#### Input records ####
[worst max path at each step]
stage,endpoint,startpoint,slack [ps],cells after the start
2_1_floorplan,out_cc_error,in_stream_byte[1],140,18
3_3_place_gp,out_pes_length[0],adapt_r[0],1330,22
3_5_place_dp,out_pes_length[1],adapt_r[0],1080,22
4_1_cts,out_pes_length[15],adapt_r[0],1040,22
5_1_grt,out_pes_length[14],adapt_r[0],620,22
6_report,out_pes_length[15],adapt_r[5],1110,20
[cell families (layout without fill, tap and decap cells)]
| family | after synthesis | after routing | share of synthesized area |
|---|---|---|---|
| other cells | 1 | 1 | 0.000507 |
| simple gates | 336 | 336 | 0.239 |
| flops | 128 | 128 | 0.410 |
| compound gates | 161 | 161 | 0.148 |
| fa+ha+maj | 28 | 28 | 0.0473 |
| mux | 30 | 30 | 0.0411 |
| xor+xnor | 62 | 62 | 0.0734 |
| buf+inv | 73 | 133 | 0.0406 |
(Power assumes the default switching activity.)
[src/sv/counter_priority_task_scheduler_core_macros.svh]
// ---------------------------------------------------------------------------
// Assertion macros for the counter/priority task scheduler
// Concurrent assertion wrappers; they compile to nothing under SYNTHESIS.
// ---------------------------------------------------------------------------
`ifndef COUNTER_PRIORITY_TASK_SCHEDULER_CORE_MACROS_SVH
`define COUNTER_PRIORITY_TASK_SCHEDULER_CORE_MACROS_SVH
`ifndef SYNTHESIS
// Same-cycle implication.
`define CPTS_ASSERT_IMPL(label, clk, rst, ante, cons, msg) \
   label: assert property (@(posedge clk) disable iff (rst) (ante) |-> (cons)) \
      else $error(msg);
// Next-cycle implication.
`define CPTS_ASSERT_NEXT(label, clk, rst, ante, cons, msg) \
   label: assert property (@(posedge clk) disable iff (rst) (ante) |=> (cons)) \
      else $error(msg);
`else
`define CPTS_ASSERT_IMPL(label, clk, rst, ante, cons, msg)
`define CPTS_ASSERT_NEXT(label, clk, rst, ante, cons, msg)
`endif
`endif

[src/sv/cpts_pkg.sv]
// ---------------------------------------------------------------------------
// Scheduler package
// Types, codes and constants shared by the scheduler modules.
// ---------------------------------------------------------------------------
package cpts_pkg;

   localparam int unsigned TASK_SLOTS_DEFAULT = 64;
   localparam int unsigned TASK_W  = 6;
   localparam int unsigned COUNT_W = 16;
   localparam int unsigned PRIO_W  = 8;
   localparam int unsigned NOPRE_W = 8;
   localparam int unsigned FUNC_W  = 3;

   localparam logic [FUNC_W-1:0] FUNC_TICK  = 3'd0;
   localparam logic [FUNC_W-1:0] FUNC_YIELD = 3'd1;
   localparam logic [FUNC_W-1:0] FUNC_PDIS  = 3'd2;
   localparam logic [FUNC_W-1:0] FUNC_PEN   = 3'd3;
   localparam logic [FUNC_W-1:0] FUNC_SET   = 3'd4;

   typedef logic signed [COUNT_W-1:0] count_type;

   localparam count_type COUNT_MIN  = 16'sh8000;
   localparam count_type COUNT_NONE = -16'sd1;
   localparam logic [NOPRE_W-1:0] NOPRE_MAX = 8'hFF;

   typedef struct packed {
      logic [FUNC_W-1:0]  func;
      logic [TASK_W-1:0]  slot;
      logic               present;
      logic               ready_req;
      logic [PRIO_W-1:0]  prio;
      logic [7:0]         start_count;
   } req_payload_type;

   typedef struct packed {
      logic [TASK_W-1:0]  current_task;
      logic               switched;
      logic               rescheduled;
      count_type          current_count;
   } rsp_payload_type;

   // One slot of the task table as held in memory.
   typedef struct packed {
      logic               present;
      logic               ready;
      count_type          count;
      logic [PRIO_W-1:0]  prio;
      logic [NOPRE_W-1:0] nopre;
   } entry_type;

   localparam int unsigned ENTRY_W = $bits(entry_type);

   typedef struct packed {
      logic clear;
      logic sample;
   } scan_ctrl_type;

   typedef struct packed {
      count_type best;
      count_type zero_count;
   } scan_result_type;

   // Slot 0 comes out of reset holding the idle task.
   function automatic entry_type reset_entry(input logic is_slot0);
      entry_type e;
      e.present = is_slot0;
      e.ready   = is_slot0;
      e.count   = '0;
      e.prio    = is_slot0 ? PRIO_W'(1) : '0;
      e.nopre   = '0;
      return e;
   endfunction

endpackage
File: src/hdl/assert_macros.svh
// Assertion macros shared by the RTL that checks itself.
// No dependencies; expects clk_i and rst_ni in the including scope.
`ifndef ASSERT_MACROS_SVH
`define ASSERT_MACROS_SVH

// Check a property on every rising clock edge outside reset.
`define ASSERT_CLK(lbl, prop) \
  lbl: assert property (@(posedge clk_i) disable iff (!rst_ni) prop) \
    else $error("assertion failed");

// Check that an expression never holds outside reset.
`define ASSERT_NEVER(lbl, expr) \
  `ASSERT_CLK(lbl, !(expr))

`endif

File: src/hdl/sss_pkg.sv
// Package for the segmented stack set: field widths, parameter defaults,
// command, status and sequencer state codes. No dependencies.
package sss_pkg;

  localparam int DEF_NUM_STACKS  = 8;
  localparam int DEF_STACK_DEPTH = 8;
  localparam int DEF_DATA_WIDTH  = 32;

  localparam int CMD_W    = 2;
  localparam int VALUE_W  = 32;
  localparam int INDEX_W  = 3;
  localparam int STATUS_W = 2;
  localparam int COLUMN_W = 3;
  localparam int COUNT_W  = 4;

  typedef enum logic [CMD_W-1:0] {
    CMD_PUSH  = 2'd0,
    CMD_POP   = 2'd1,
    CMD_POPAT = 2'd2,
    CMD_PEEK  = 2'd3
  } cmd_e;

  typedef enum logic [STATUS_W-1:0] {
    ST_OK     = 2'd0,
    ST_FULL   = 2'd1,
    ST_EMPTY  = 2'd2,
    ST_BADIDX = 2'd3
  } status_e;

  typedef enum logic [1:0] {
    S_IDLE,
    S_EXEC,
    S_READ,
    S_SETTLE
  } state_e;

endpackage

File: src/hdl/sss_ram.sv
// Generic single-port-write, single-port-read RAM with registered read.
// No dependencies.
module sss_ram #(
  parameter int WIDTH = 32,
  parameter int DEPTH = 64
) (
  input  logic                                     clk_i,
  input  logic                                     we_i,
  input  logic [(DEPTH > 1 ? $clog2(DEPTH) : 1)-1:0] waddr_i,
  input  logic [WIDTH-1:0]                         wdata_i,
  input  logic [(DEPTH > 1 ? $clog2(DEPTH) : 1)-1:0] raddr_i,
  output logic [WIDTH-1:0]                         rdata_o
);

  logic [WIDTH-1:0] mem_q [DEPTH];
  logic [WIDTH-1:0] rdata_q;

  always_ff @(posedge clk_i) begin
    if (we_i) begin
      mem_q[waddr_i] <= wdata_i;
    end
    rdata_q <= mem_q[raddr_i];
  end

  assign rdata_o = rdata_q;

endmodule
####
## Work item
Transcribe the lines above between the line holding "128 | 0.410 |" and the line holding "133 | 0.0406 |", inclusive, exactly as they stand and with nothing added.

## Solution below
| flops | 128 | 128 | 0.410 |
| compound gates | 161 | 161 | 0.148 |
| fa+ha+maj | 28 | 28 | 0.0473 |
| mux | 30 | 30 | 0.0411 |
| xor+xnor | 62 | 62 | 0.0734 |
| buf+inv | 73 | 133 | 0.0406 |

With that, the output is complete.